Note that now with multiple NICs, the masscan configuration that will be created in docker run
will contain all NICs:
e.g masscan.conf:
adapter[0] = ens3
router-mac[0] = 06:XX:XX:XX:XX:XX
adapter-ip[0] = 172.31.8.167
adapter-mac[0] = 06:YY:YY:YY:YY:YY
adapter[1] = ens4
router-mac[1] = 06:XX:XX:XX:XX:XX
adapter-ip[1] = 172.31.8.76
adapter-mac[1] = 06:YY:YY:YY:YY:YY
adapter[2] = ens5
router-mac[2] = 06:XX:XX:XX:XX:XX
adapter-ip[2] = 172.31.1.233
adapter-mac[2] = 06:YY:YY:YY:YY:YY
Result
On AWS with c4.8xlarge with 6 x NIC ~ 2.9M ~ 3.5M PPS => took 35 minutes
5. Faster++++ ⚡💫🌪️
PF_RING ZC (Zero Copy)
Run on Cloud with 10gbps NIC withIn case you want to scrape the internet in a few minutes with PF_RING ZC (Zero Copy), you will need to run a machine that supports the kernel device drivers and a machine that has 10gbps NIC.
Notes:
- Because PF_RING ZC (Zero Copy) bypasses the TCP stack, so in case you have just one NIC ens3 and you will open it with zc:enc3, you will lose SSH access. If you still want SSH access, you will need another NIC, e.g. ens4, then open ens4 with zc, so it will be zc:ens4, so ens3 will continue as management NIC for SSH.
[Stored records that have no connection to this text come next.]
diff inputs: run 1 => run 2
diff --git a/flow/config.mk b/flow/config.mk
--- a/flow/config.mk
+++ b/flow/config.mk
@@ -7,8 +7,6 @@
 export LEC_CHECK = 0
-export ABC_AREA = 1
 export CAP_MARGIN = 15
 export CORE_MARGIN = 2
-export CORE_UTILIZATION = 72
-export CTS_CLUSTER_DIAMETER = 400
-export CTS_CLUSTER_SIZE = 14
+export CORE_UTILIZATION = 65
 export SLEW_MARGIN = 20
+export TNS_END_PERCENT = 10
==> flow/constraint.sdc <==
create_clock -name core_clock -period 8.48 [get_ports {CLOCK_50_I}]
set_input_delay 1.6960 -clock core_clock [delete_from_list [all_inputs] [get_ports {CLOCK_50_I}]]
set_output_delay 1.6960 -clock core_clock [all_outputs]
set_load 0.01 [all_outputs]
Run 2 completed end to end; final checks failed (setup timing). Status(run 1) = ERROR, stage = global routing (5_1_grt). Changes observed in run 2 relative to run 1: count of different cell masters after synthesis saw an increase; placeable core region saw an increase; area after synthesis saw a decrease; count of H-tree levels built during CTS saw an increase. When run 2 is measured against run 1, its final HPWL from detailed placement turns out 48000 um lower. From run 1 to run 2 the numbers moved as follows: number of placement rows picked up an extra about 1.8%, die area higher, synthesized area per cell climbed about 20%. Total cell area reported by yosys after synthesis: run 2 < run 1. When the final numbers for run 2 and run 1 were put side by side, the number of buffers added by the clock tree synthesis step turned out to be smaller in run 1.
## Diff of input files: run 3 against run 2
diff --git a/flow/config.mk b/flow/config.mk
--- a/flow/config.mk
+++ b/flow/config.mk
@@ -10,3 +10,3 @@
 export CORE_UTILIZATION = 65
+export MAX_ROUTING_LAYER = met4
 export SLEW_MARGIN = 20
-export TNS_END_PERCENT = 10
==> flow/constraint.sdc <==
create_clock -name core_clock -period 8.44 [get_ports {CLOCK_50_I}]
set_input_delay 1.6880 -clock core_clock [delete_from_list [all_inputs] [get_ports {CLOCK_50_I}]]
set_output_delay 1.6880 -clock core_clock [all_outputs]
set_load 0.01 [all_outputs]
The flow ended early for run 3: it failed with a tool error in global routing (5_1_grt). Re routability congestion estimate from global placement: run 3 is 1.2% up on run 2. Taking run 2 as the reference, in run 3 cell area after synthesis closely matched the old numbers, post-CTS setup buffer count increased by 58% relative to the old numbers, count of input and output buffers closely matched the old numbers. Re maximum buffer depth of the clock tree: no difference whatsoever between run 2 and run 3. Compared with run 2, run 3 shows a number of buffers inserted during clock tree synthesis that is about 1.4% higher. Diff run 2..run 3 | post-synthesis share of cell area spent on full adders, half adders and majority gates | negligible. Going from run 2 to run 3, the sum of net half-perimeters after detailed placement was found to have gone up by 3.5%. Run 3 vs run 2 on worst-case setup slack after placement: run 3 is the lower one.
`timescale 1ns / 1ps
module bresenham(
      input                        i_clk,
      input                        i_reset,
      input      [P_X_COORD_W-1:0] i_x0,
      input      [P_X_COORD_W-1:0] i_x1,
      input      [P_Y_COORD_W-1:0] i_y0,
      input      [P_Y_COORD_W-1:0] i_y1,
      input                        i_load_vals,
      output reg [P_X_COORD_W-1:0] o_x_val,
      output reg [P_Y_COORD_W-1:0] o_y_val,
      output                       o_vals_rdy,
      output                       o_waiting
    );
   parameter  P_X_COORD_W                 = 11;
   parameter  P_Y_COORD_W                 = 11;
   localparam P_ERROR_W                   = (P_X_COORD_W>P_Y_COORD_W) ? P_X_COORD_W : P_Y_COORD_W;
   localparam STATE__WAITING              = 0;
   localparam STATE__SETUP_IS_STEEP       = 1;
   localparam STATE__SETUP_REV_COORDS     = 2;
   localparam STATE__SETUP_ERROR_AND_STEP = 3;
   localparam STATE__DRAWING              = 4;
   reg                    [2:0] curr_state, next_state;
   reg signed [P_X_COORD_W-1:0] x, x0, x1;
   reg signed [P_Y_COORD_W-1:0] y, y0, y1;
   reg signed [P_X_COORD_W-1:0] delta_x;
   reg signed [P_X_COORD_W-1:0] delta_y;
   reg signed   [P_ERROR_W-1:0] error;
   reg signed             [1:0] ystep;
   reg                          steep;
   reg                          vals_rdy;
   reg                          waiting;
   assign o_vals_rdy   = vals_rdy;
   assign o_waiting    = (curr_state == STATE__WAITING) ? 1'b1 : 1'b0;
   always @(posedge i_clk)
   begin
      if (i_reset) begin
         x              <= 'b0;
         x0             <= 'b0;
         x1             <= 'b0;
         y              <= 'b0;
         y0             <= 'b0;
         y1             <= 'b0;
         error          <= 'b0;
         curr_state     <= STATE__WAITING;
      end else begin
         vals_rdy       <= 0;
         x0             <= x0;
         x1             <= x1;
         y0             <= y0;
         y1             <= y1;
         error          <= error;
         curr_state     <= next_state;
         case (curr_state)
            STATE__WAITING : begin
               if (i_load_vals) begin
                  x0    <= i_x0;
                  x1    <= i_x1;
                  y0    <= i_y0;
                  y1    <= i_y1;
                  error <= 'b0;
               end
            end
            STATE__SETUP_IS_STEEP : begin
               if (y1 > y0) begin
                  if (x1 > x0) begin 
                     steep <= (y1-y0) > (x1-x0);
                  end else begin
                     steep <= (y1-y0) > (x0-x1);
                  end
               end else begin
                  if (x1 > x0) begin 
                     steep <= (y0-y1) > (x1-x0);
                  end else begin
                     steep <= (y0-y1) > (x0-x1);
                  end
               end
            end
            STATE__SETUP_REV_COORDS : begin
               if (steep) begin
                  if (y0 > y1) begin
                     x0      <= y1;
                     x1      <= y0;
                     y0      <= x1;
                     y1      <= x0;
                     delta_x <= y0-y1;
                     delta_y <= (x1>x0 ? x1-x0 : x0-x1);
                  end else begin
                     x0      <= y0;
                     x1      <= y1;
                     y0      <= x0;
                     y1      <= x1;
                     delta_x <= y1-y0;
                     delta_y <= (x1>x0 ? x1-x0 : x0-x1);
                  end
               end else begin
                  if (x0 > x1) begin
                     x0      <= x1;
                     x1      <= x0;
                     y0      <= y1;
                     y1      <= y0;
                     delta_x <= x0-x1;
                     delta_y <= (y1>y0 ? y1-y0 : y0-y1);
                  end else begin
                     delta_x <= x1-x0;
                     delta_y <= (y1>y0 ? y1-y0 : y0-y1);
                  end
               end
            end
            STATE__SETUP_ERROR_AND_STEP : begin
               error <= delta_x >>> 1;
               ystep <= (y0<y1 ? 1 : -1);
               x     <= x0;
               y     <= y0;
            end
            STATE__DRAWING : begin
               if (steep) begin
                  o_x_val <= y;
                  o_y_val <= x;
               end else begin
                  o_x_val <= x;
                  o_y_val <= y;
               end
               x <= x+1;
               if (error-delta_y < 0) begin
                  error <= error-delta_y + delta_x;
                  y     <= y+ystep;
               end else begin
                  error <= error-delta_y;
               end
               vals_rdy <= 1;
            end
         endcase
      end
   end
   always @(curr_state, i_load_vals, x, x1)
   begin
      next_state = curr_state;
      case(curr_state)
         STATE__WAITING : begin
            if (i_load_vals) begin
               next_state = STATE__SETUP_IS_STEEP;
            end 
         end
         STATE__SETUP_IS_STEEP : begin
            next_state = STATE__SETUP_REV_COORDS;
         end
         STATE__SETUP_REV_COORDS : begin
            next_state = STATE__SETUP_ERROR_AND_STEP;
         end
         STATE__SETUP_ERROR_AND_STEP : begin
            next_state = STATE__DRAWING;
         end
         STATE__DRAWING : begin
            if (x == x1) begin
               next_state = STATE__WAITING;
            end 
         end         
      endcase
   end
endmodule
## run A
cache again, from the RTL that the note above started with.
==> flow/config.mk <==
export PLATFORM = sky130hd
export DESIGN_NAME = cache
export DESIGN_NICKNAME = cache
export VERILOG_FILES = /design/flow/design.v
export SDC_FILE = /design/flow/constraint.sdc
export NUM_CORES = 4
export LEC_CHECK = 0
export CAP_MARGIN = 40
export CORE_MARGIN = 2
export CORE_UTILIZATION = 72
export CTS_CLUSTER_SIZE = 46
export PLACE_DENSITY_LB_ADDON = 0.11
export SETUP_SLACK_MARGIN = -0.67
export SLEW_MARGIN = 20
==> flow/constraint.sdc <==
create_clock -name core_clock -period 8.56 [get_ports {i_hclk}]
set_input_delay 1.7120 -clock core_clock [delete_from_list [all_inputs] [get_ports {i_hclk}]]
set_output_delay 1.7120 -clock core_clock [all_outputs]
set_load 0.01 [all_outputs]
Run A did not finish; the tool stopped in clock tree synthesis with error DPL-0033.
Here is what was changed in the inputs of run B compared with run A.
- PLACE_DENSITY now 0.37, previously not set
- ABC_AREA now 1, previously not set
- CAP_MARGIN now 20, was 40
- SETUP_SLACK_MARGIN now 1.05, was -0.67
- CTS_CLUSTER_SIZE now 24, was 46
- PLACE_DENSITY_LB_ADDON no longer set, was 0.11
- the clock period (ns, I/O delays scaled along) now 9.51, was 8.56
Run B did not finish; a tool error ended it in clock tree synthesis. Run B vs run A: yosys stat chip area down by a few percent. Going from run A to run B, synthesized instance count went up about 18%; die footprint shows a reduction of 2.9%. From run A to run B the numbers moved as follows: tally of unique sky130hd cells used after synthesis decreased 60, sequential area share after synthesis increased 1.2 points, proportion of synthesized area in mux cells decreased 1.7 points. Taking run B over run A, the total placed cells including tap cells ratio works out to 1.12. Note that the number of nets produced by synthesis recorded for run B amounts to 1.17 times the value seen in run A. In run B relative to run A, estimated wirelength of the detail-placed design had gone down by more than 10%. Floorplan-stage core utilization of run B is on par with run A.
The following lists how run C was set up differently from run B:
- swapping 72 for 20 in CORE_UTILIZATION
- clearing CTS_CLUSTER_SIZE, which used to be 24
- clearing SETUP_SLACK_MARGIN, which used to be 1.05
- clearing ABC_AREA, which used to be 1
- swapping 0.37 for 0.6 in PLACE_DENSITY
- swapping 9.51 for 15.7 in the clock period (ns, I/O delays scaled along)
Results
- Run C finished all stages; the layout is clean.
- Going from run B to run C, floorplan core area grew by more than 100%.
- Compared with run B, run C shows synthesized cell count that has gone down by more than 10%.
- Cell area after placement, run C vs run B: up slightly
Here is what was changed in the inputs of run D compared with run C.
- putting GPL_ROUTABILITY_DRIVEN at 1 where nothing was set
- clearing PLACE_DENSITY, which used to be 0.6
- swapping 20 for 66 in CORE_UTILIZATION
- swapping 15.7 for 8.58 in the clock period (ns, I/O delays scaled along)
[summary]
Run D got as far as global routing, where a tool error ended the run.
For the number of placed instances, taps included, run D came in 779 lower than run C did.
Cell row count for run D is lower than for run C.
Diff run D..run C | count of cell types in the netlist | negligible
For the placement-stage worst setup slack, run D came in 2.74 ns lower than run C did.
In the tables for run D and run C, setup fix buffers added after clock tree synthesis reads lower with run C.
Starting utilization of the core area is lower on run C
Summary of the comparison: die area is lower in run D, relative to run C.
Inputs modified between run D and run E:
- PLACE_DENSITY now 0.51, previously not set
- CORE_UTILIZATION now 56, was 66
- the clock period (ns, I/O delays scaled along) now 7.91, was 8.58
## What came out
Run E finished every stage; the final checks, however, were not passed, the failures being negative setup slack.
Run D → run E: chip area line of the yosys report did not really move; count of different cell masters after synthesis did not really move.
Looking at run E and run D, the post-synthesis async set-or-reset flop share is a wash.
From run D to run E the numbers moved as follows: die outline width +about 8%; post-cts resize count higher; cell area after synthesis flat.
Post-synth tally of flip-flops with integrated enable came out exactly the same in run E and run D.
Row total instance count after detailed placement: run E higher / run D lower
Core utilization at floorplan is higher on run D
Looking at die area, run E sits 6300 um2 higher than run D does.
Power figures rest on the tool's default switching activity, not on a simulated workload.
- If you run a machine with 1gbps NIC, it will still be fast, but it will take x10 more time you could
¯\_(ツ)_/¯
- You don't have to run such a machine like c4.8xlarge, you can run each machine that supports the ixgbevf
from: enhanced networking with the Intel 82599 VF interface
Steps
$ git clone https://github.com/SpectralOps/netz
$ cd netz
Edit masscan.conf -- important look that now the adapter prefix is zc::
adapter[0] = zc:ens4
router-mac[0] = 06:XX:XX:XX:XX:XX
adapter-ip[0] = 172.31.8.167
adapter-mac[0] = 06:YY:YY:YY:YY:YY
The adapter-ip
and adapter-mac
you can get from the command: ifconfig
The adapter-mac
you can get from the command: arp -a
Before the kernel module kicked in - this should be the state:
$ sudo pf_ringcfg --list-interfaces
Name: ens3 Driver: ixgbevf [Supported by ZC]
Name: docker0 Driver: bridge
Name: ens6 Driver: ixgbevf [Supported by ZC]
Name: ens5 Driver: ixgbevf [Supported by ZC]
Name: ens4 Driver: ixgbevf [Supported by ZC]
After the kernel module kicked in - this should be the state:
$ sudo pf_ringcfg --list-interfaces
Name: ens3 Driver: ixgbevf [Running ZC]
Name: docker0 Driver: bridge
Name: ens6 Driver: ixgbevf [Running ZC]
Name: ens5 Driver: ixgbevf [Running ZC]
Name: ens4 Driver: ixgbevf [Running ZC]
Run scan:
PORT_TO_SCAN='9200' SUBNET_TO_SCAN='0.0.0.0/0' ZGRAB2_ENDPOINT='/' TASK_DEFINITION='docker' bash -x discover.sh
Result
On AWS with c4.8xlarge with 4 x NIC ~ 10.5M ~ 12M PPS => took 10 minutes
Disclaimer
Our main drive in life is to make the world a better and safer place. If you would like to use this information to harm someone, you are doing the opposite, and at your own risk.